Smoking history and pulmonary arterial hypertension: Demographics, onset, and outcomes

Background: Smoking prevalence and its association with pulmonary arterial hypertension (PAH) outcomes have not been described in patients in the United States. Methods: Using the US-based Registry to Evaluate Early and Long-term PAH Disease Management (REVEAL), the prevalence, demographics, and outcomes in ever- versus never-smokers with PAH were determined.

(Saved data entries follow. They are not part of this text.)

[config.mk]
export PLATFORM = sky130hd
export DESIGN_NAME = nibble_frame_rx
export DESIGN_NICKNAME = d
export VERILOG_FILES = /design/src/rtl/nibble_frame_rx.sv
export SDC_FILE = /design/constraint.sdc
export NUM_CORES = 1
export LEC_CHECK = 0
export CORE_MARGIN = 2
export CORE_UTILIZATION = 35
export CTS_BUF_LIST = sky130_fd_sc_hd__clkbuf_16
export CTS_CLUSTER_SIZE = 16
export DETAILED_ROUTE_END_ITERATION = 6
export GPL_ROUTABILITY_DRIVEN = 0
export SLEW_MARGIN = 20
export SYNTH_ARGS = -nofsm -noshare
export SYNTH_HDL_FRONTEND = slang
export SYNTH_SLANG_ARGS = --single-unit
[constraint.sdc]
create_clock -name CLK -period 4.5 [get_ports CLK]
set_input_delay 0.9 -clock CLK [delete_from_list [all_inputs] [get_ports CLK]]
set_output_delay 0.9 -clock CLK [all_outputs]
set_load 0.01 [all_outputs]
[src/rtl/nibble_frame_rx.sv]
// Receiver for a framed nibble stream: finds the two-nibble sync word, packs the data nibbles
// into bytes (high nibble first), checks a trailing XOR checksum and counts good/bad frames.
module nibble_frame_rx #(
  parameter int unsigned FRAME_BYTES = 4,
  parameter logic [3:0]  SYNC_HI     = 4'hA,
  parameter logic [3:0]  SYNC_LO     = 4'h5
) (
  input  logic       CLK,
  input  logic       RST,
  input  logic [3:0] Din,
  input  logic       Din_En,
  output logic [7:0] Byte_Data,
  output logic       Byte_Valid,
  output logic       Frame_Done,
  output logic       Frame_Err,
  output logic [7:0] Good_Cnt,
  output logic [7:0] Err_Cnt
);

  localparam int unsigned NumNibbles = 2 * FRAME_BYTES;
  localparam int unsigned IdxW       = (NumNibbles > 2) ? $clog2(NumNibbles) : 1;
  localparam logic [IdxW-1:0] LastIdx = IdxW'(NumNibbles - 1);

  typedef enum logic [1:0] {StIdle, StSync, StData, StCheck} state_e;

  state_e          state_q, state_d;
  logic [IdxW-1:0] idx_q, idx_d;
  logic [3:0]      csum_q, csum_d;
  logic [3:0]      hi_q, hi_d;
  logic [7:0]      byte_data_q, byte_data_d;
  logic            byte_valid_q, byte_valid_d;
  logic            frame_done_q, frame_done_d;
  logic            frame_err_q, frame_err_d;
  logic [7:0]      good_cnt_q, good_cnt_d;
  logic [7:0]      err_cnt_q, err_cnt_d;

  always_comb begin
    state_d      = state_q;
    idx_d        = idx_q;
    csum_d       = csum_q;
    hi_d         = hi_q;
    byte_data_d  = byte_data_q;
    byte_valid_d = 1'b0;
    frame_done_d = 1'b0;
    frame_err_d  = 1'b0;
    good_cnt_d   = good_cnt_q;
    err_cnt_d    = err_cnt_q;

    if (Din_En) begin
      unique case (state_q)
        StIdle: begin
          if (Din == SYNC_HI) state_d = StSync;
        end
        StSync: begin
          if (Din == SYNC_LO) begin
            state_d = StData;
            idx_d   = '0;
            csum_d  = '0;
          end else if (Din != SYNC_HI) begin
            state_d = StIdle;
          end
        end
        StData: begin
          // Sync values are ordinary data here; only the nibble index matters.
          csum_d = csum_q ^ Din;
          idx_d  = idx_q + 1'b1;
          if (!idx_q[0]) begin
            hi_d = Din;
          end else begin
            byte_data_d  = {hi_q, Din};
            byte_valid_d = 1'b1;
          end
          if (idx_q == LastIdx) state_d = StCheck;
        end
        StCheck: begin
          frame_done_d = 1'b1;
          if (Din != csum_q) begin
            frame_err_d = 1'b1;
            if (err_cnt_q != 8'hFF) err_cnt_d = err_cnt_q + 8'd1;
          end else begin
            good_cnt_d = good_cnt_q + 8'd1;
          end
          state_d = StIdle;
        end
        default: state_d = StIdle;
      endcase
    end
  end

  always_ff @(posedge CLK) begin
    if (RST) begin
      state_q      <= StIdle;
      idx_q        <= '0;
      csum_q       <= '0;
      hi_q         <= '0;
      byte_data_q  <= '0;
      byte_valid_q <= 1'b0;
      frame_done_q <= 1'b0;
      frame_err_q  <= 1'b0;
      good_cnt_q   <= '0;
      err_cnt_q    <= '0;
    end else begin
      state_q      <= state_d;
      idx_q        <= idx_d;
      csum_q       <= csum_d;
      hi_q         <= hi_d;
      byte_data_q  <= byte_data_d;
      byte_valid_q <= byte_valid_d;
      frame_done_q <= frame_done_d;
      frame_err_q  <= frame_err_d;
      good_cnt_q   <= good_cnt_d;
      err_cnt_q    <= err_cnt_d;
    end
  end

  assign Byte_Data  = byte_data_q;
  assign Byte_Valid = byte_valid_q;
  assign Frame_Done = frame_done_q;
  assign Frame_Err  = frame_err_q;
  assign Good_Cnt   = good_cnt_q;
  assign Err_Cnt    = err_cnt_q;

endmodule
--- src/rtl/lsu_pkg.sv ---
// Shared encodings for the load/store unit: size codes, exception causes,
// FSM states and the latched request record.
package lsu_pkg;

    localparam logic [1:0] LSU_SIZE_B = 2'b00;
    localparam logic [1:0] LSU_SIZE_H = 2'b01;
    localparam logic [1:0] LSU_SIZE_W = 2'b10;
    localparam logic [1:0] LSU_SIZE_X = 2'b11;

    localparam logic [1:0] LSU_EXC_MISALIGN = 2'd0;
    localparam logic [1:0] LSU_EXC_BUSERR   = 2'd1;
    localparam logic [1:0] LSU_EXC_TIMEOUT  = 2'd2;
    localparam logic [1:0] LSU_EXC_BADSIZE  = 2'd3;

    typedef enum logic [1:0] {
        LSU_ST_IDLE = 2'd0,
        LSU_ST_CMD  = 2'd1,
        LSU_ST_RSP  = 2'd2,
        LSU_ST_DONE = 2'd3
    } lsu_state_e;

    typedef struct packed {
        logic        we;
        logic [1:0]  size;
        logic        is_unsigned;
        logic [31:0] addr;
        logic [31:0] wdata;
        logic [4:0]  rd;
    } lsu_req_t;

    function automatic logic lsu_misaligned(logic [1:0] size, logic [1:0] lo);
        return ((size == LSU_SIZE_H) && lo[0]) || ((size == LSU_SIZE_W) && (lo != 2'b00));
    endfunction

endpackage

--- src/rtl/lsu_align.sv ---
// Combinational byte-lane steering: store enables/replication and load
// extraction with sign or zero extension.
module lsu_align
    import lsu_pkg::*;
(
    input  logic [1:0]  size,
    input  logic        is_unsigned,
    input  logic [1:0]  addr_lo,
    input  logic [31:0] st_data,
    input  logic [31:0] rd_data,
    output logic [3:0]  be,
    output logic [31:0] wr_data,
    output logic [31:0] ld_data
);

    logic [31:0] sh;

    always_comb begin
        be      = 4'b0000;
        wr_data = st_data;
        ld_data = 32'd0;
        sh      = rd_data >> {addr_lo, 3'b000};
        case (size)
            LSU_SIZE_B: begin
                be      = 4'b0001 << addr_lo;
                wr_data = {4{st_data[7:0]}};
                ld_data = is_unsigned ? {24'd0, sh[7:0]} : {{24{sh[7]}}, sh[7:0]};
            end
            LSU_SIZE_H: begin
                be      = 4'b0011 << addr_lo;
                wr_data = {2{st_data[15:0]}};
                ld_data = is_unsigned ? {16'd0, sh[15:0]} : {{16{sh[15]}}, sh[15:0]};
            end
            LSU_SIZE_W: begin
                be      = 4'b1111;
                ld_data = rd_data;
            end
            default: ;
        endcase
    end

endmodule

Results: Ever-smoking status was more prevalent in males (61.7%) than in females (42.9%) enrolled in REVEAL. Ever-smokers were older than never-smokers at the time of PAH diagnosis and REVEAL enrollment. The time to first hospitalization, transplant-free survival, and survival did not differ between ever- and never-smokers overall; however, in newly diagnosed males, ever-smoking was associated with earlier death (hazard ratio [HR] 1.8, 95% confidence interval [CI] 1.1–3.0; p = 0.0199), the composite of transplant or death (HR 2.2, 95% CI 1.4–3.6; p = 0.0008), and first hospitalization (HR 1.8, 95% CI 1.2–2.7; p = 0.0063), though smoking exposure (pack-years) did not differ between newly and previously diagnosed males. Conclusions: REVEAL PAH data demonstrate that smoking prevalence in male PAH patients is disproportionate. The prevalence of cigarette smoking was significantly higher in males than females enrolled in REVEAL. Ever-smoking status was associated with increased age at PAH diagnosis and, in newly diagnosed male PAH patients, earlier time to hospitalization and shorter survival after PAH diagnosis.